▶ **Task item**
Output exactly, with nothing added, the entries from the first line through the line with "3_3_place_gp,m_axis_tready,3,o_short".
*** Opening Provided records ***
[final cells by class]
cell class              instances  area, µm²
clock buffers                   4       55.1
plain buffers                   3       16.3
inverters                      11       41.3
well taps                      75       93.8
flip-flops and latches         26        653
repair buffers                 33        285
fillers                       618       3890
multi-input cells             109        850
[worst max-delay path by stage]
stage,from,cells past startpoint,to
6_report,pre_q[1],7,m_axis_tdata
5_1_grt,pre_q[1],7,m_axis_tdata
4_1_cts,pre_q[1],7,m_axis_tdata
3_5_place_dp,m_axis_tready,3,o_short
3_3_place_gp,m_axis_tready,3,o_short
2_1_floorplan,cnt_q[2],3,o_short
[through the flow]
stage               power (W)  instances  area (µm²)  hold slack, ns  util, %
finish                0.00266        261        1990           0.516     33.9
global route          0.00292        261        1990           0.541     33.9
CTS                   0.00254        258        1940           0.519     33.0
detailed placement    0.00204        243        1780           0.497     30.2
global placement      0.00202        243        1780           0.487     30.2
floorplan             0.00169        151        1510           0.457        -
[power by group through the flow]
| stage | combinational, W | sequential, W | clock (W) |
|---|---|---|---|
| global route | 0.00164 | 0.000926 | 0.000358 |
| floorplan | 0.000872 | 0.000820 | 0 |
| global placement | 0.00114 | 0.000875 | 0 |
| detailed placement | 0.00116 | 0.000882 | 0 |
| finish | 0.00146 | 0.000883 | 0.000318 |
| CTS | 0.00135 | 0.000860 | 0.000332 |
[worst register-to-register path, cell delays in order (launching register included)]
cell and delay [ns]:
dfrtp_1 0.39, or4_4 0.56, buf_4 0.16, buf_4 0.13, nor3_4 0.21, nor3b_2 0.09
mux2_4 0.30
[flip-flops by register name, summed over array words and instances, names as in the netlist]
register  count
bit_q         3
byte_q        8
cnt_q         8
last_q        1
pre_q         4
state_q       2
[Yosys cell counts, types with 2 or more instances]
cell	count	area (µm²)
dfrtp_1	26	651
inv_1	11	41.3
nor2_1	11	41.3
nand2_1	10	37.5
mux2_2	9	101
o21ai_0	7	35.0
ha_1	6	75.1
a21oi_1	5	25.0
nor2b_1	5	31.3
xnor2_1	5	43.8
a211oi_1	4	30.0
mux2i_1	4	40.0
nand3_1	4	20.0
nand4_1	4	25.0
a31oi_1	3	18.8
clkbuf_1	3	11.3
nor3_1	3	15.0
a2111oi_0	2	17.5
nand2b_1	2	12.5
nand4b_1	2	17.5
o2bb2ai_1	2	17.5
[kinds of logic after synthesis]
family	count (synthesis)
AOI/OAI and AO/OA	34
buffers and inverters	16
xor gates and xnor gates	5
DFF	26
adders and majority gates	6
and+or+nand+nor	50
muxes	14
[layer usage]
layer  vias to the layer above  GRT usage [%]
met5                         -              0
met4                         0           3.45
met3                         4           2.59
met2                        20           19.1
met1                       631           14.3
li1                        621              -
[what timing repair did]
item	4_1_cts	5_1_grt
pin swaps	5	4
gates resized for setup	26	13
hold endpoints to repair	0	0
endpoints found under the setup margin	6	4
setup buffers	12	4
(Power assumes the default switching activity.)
[src/rtl/exc_ctrl.sv]
// exc_ctrl: MEM-stage exception/interrupt arbitration with flush, CP0 update and drain window
module exc_ctrl #(
  parameter logic [31:0] EXC_VECTOR   = 32'h0000_0020,
  parameter int          DRAIN_CYCLES = 3
) (
  input  logic        clk,
  input  logic        rst,
  input  logic        inst_valid_i,
  input  logic [31:0] inst_addr_i,
  input  logic        in_delayslot_i,
  input  logic [4:0]  exc_flags_i,
  input  logic [31:0] cp0_status_i,
  input  logic [31:0] cp0_cause_i,
  input  logic [31:0] cp0_epc_i,
  input  logic        wb_cp0_we_i,
  input  logic [4:0]  wb_cp0_waddr_i,
  input  logic [31:0] wb_cp0_wdata_i,
  output logic        flush_o,
  output logic [31:0] new_pc_o,
  output logic        cp0_exc_we_o,
  output logic [31:0] cp0_epc_o,
  output logic [4:0]  cp0_exccode_o,
  output logic        cp0_bd_o,
  output logic        cp0_exl_set_o,
  output logic        cp0_exl_clr_o,
  output logic        busy_o
);
  typedef enum logic {S_IDLE, S_DRAIN} state_t;
  localparam logic [2:0] LP_DRAIN = 3'(DRAIN_CYCLES);
  state_t      r_state, w_state_nx;
  logic [2:0]  r_cnt, w_cnt_nx;
  logic        r_flush, r_exc_we, r_bd, r_exl_set, r_exl_clr;
  logic [31:0] r_new_pc, r_epc;
  logic [4:0]  r_exccode;
  logic [31:0] w_eff_status, w_eff_cause, w_eff_epc, w_epc_val;
  logic        w_int, w_exc, w_det, w_upd_epc;
  logic [4:0]  w_code;
  // CP0 forwarding from WB mtc0, interrupt check, priority encode
  always_comb begin
    w_eff_status = (wb_cp0_we_i && wb_cp0_waddr_i == 5'd12) ? wb_cp0_wdata_i : cp0_status_i;
    w_eff_epc    = (wb_cp0_we_i && wb_cp0_waddr_i == 5'd14) ? wb_cp0_wdata_i : cp0_epc_i;
    w_eff_cause  = (wb_cp0_we_i && wb_cp0_waddr_i == 5'd13)
                 ? {cp0_cause_i[31:24], wb_cp0_wdata_i[23:22], cp0_cause_i[21:10], wb_cp0_wdata_i[9:8], cp0_cause_i[7:0]}
                 : cp0_cause_i;
    w_int     = w_eff_status[0] && !w_eff_status[1] && |(w_eff_cause[15:8] & w_eff_status[15:8]);
    w_exc     = w_int || |exc_flags_i[3:0];
    w_det     = r_state == S_IDLE && inst_valid_i && (w_exc || exc_flags_i[4]);
    w_code    = w_int ? 5'h00 : exc_flags_i[3] ? 5'h08 : exc_flags_i[2] ? 5'h0A : exc_flags_i[1] ? 5'h0D : 5'h0C;
    w_upd_epc = w_det && w_exc && !w_eff_status[1];
    w_epc_val = in_delayslot_i ? inst_addr_i - 32'd4 : inst_addr_i;
  end
  // Next state: the drain count is held on the flush cycle, then counts down the quiet cycles
  always_comb begin
    w_state_nx = r_state;
    w_cnt_nx   = r_cnt;
    if (r_state == S_IDLE) begin
      w_state_nx = w_det ? S_DRAIN : S_IDLE;
      w_cnt_nx   = w_det ? LP_DRAIN : r_cnt;
    end else if (!r_flush) begin
      w_state_nx = (r_cnt == 3'd1) ? S_IDLE : S_DRAIN;
      w_cnt_nx   = r_cnt - 3'd1;
    end
  end
  // State register
  always_ff @(posedge clk or posedge rst) begin
    if (rst) begin
      r_state <= S_IDLE;
      r_cnt   <= 3'd0;
    end else begin
      r_state <= w_state_nx;
      r_cnt   <= w_cnt_nx;
    end
  end
  // Registered one-cycle responses; redirect PC holds between flushes
  always_ff @(posedge clk or posedge rst) begin
    if (rst) begin
      r_flush   <= 1'b0;
      r_new_pc  <= 32'd0;
      r_exc_we  <= 1'b0;
      r_epc     <= 32'd0;
      r_exccode <= 5'd0;
      r_bd      <= 1'b0;
      r_exl_set <= 1'b0;
      r_exl_clr <= 1'b0;
    end else begin
      r_flush   <= w_det;
      r_new_pc  <= w_det ? (w_exc ? EXC_VECTOR : w_eff_epc) : r_new_pc;
      r_exc_we  <= w_det && w_exc;
      r_exl_set <= w_det && w_exc;
      r_exl_clr <= w_det && !w_exc;
      r_exccode <= (w_det && w_exc) ? w_code : 5'd0;
      r_epc     <= w_upd_epc ? w_epc_val : 32'd0;
      r_bd      <= w_upd_epc && in_delayslot_i;
    end
  end
  assign flush_o       = r_flush;
  assign new_pc_o      = r_new_pc;
  assign cp0_exc_we_o  = r_exc_we;
  assign cp0_epc_o     = r_epc;
  assign cp0_exccode_o = r_exccode;
  assign cp0_bd_o      = r_bd;
  assign cp0_exl_set_o = r_exl_set;
  assign cp0_exl_clr_o = r_exl_clr;
  assign busy_o        = r_state != S_IDLE;
endmodule

[config.mk]
export PLATFORM = sky130hd
export DESIGN_NAME = exc_ctrl
export DESIGN_NICKNAME = d
export VERILOG_FILES = /design/src/rtl/exc_ctrl.sv
export SDC_FILE = /design/constraint.sdc
export NUM_CORES = 1
export LEC_CHECK = 0
export ABC_AREA = 1
export CAP_MARGIN = 20
export CORE_ASPECT_RATIO = 0.7
export CORE_UTILIZATION = 41
export CTS_CLUSTER_SIZE = 20
export DETAILED_ROUTE_END_ITERATION = 6
export GPL_ROUTABILITY_DRIVEN = 0
export PLACE_DENSITY = 0.91
export SLEW_MARGIN = 20
export SYNTH_ARGS = -nofsm -noshare
export SYNTH_HDL_FRONTEND = slang
export SYNTH_SLANG_ARGS = --single-unit
[constraint.sdc]
create_clock -name clk -period 8.4 [get_ports clk]
set_clock_uncertainty 0.15 [all_clocks]
set_input_delay 2.1 -clock clk [delete_from_list [all_inputs] [get_ports clk]]
set_output_delay 2.1 -clock clk [all_outputs]
set_load 0.02 [all_outputs]
==> results.cfg <==
[synth]
synth_cell_type_count = 32
async_reset_ff_share_pct = 100.0
postSynthRegisterBits = 76
synth.top_cell.area_share_pct = 45.13
synth_ff_type = dfrtp_1
synth.yosys.seq_area_share_pct = 45.13
synth.area.top_cells = dfrtp_1 (45%), nand2_1 (12%), nand3_1 (7.1%)
synthCells = 538
mappedNetlistArea_um2 = 4214
avgSynthCellArea_um2 = 7.833
synth_nets = 716
synthDominantAreaCellType = dfrtp_1
number_of_enable_flip_flop_cells_after_synthesis = 0
yosys_warnings = 0

[global_routing]
grt_use_total_pct = 24.95
grt_remaining_overflow = 0
grt_max_degree = 77
antenna_found_initial = 0
grt_first_pass_wirelength_um = 20410
number_of_global_route_vias_before_repair = 4372

[cells_and_area]
final_cell_mix = clkdlybuf4s50_1 (202), nand2_1 (130), dfrtp_1 (76), nor2_1 (71), inv_1 (70)
finalNetCount = 911
layout_cell_share_with_drive_strength_beyond_1_pct = 7.724
mostFrequentLayoutCell = clkdlybuf4s50_1
n_antenna_cell = 0
final_core_util_pct = 66.73
syn2layout_area_growth_pct = 55.73

[setup_path]
worst_path_arrival_ns = 4.68
cp.required_ns = 8.47
startpoint = wb_cp0_waddr_i[1]
startpoint_type_of_the_worst_setup_path = input port
r2r_start = busy_o
worst-path-max-fanout = 40
cp_cell_sequence = clkdlybuf4s50_1 > nor2_4 > nand3_2 > nor2_4 > a21oi_4 > nand2_1 > clkinv_1 > nand2_2 > nand3_1 > nand2_2 > nand2_2 > nand2_1 > nand2_1
timing.critical_path.slowest_cell_delay_ns = 0.59
critical_path_buf_inv_count = 2
critical-path-slowest-cell = nand2_2
timing.setup.critical_path_class = input port to register
critical-path-top-delay-family = simple AND/OR/NAND/NOR gates
critPathCaptureType = register

[timing]
max_slew.worst_pin.slew_ns = 0.9792
maxClockFrequency_ghz = 0.2166
final_period_minus_worst_setup_slack_ns = 4.617
layout_setup_ws_ns = 3.783
finalMaxSlewViolations = 0
setup-violations-final = 0
setup-tns-final_ns = 0
unrepaired_setup_endpoints_after_global_routing = false
timing.max_slew.rel_slack_pct = 34.72
share_of_the_clock_period_used_by_the_worst_path_after_layout_pct = 54.96
timing_hold_violations_final = 0

[detailed_routing]
vias = 4271
wl_per_cell_um = 14.68
drt_iter0_drc = 190
drt-vias-per-instance = 4.932
drtAntennaViolNets = 0
routed_wirelength_um = 12720
drt-pass1-iter-count = 5
detail_route.drc_violations = 0

[placed_design]
dp.final_hpwl_um = 9906
detailedPlace.worstSlack_ns = 3.455
portBuffers = 202

[clocking]
clock-root-buffer = clkbuf_16
clock_tree.buffer_depth = 2
clkLatencyLatePin_ns = 0.33
post_cts_hold_buffer_count = 0
cts.clk_slew.worst_paths_ns = 0.05
cts_tree = built
cts_made_buffers = 9
htree_num_levels = 3
clock-sinks = 76
post_cts_setup_buffer_count = 0
cts.repair.resized = 0

[floorplanning]
floorplan.initialDensity_pct = 42.85
floorplan.die.height_um = 86.82
fp-row-count = 30
dieArea_um2 = 10690
core-area_um2 = 9834
die_w_um = 123.2
ioPinCount = 250

[worst_hold_path]
worstHoldStart = new_pc_o[0]
min_path_type = register to register

[job]
drv.max_cap_violation_count = 0

[power]
power.density_nw_per_um2 = 164.2
p_leak_nw = 3.179
peakVddDrop_v = 0.0001105

[run_status]
status = finished, final reports clean
-- final cells by class --
class                      count  area, um2
fill                         761       3272
timing repair buffer         204       2037
multi-input combinational    369       1918
sequential                    76       1902
inverter                      73      275.3
clock buffer                  11      242.7
tap                          128      160.2
clock inverter                 5      27.53
-- final timing paths --
kind | endpoint | slack [ns] | depth (start not counted)
max | r_cnt[2] | 3.78 | 13
min | new_pc_o[0] | 0.32 | 2
max reg2reg | r_cnt[2] | 6.29 | 5
min reg2reg | new_pc_o[0] | 0.32 | 2
max in group asynchronous | cp0_epc_o[11] | 5.21 | 3
min in group asynchronous | new_pc_o[23] | 2.25 | 3
-- cell families after synthesis --
family	after synthesis	share of synthesized area (%)
buf+inv	93	9.531
xor+xnor	20	4.157
mux	22	5.879
fa+ha+maj	3	0.8908
other cells	1	0.08899
flops	76	45.13
compound gates	28	3.593
simple gates	295	30.73
-- power breakdown --
group / switching [W] / internal (W)
logic: 0.000165 / 0.000145
clock network: 0.000142 / 0.000206
registers: 0.0000200 / 0.000400
total: 0.000327 / 0.000751
-- worst reg2reg max path, delay by kind of cell, from the launching register on --
family | cells | cell delay (ns)
simple gates | 5 | 1.47
flops | 1 | 0.44
-- sequential cells by signal, indices dropped and copies added (netlist names) --
register       count
cp0_exl_set_o      1
r_cnt              3
cp0_bd_o           1
cp0_exl_clr_o      1
cp0_exccode_o      4
busy_o             1
flush_o            1
cp0_epc_o         32
new_pc_o          32
### config.mk
export PLATFORM = sky130hd
export DESIGN_NAME = triangle_sequencer
export DESIGN_NICKNAME = d
export VERILOG_FILES = /design/src/rtl/gpu_pkg.sv /design/src/rtl/triangle_sequencer.sv
export SDC_FILE = /design/constraint.sdc
export NUM_CORES = 1
export LEC_CHECK = 0
export ABC_AREA = 0
export ABC_CLOCK_PERIOD_IN_PS = 4600
export BUFFER_PORTS_ARGS = -buffer_cell sky130_fd_sc_hd__buf_2
export CAP_MARGIN = 40
export CORE_ASPECT_RATIO = 0.9
export CORE_MARGIN = 5
export CORE_UTILIZATION = 40
export CTS_CLUSTER_DIAMETER = 200
export DETAILED_ROUTE_END_ITERATION = 16
export PLACE_DENSITY_LB_ADDON = 0.3
export SLEW_MARGIN = 20
export SYNTH_ARGS = -nofsm -noshare
export SYNTH_HDL_FRONTEND = slang
export SYNTH_SLANG_ARGS = --single-unit
### constraint.sdc
create_clock -name clk -period 4.6 [get_ports clk]
set_input_delay 0.92 -clock clk [delete_from_list [all_inputs] [get_ports clk]]
set_output_delay 0.92 -clock clk [all_outputs]
set_load 0.02 [all_outputs]
==> config.mk <==
export PLATFORM = sky130hd
export DESIGN_NAME = alu_seq
export DESIGN_NICKNAME = d
export VERILOG_FILES = /design/src/rtl/alu_seq.sv
export SDC_FILE = /design/constraint.sdc
export NUM_CORES = 1
export LEC_CHECK = 0
export BUFFER_PORTS_ARGS = -buffer_cell sky130_fd_sc_hd__buf_2
export CORE_AREA = 3 3 97 99
export DETAILED_ROUTE_END_ITERATION = 16
export DIE_AREA = 0 0 100 102
export GPL_TIMING_DRIVEN = 0
export PLACE_DENSITY = 0.52
export SKIP_CTS_REPAIR_TIMING = 1
export SYNTH_ARGS = -nofsm -noshare
export SYNTH_HDL_FRONTEND = slang
export SYNTH_SLANG_ARGS = --single-unit
==> constraint.sdc <==
create_clock -name clk -period 4.75 [get_ports clk]
set_clock_uncertainty 0.2 [all_clocks]
set_input_delay 0.2375 -clock clk [delete_from_list [all_inputs] [get_ports clk]]
set_output_delay 0.2375 -clock clk [all_outputs]
set_load 0.005 [all_outputs]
*** Closing Provided records ***
▶ **Task response**
[final cells by class]
cell class              instances  area, µm²
clock buffers                   4       55.1
plain buffers                   3       16.3
inverters                      11       41.3
well taps                      75       93.8
flip-flops and latches         26        653
repair buffers                 33        285
fillers                       618       3890
multi-input cells             109        850
[worst max-delay path by stage]
stage,from,cells past startpoint,to
6_report,pre_q[1],7,m_axis_tdata
5_1_grt,pre_q[1],7,m_axis_tdata
4_1_cts,pre_q[1],7,m_axis_tdata
3_5_place_dp,m_axis_tready,3,o_short
3_3_place_gp,m_axis_tready,3,o_short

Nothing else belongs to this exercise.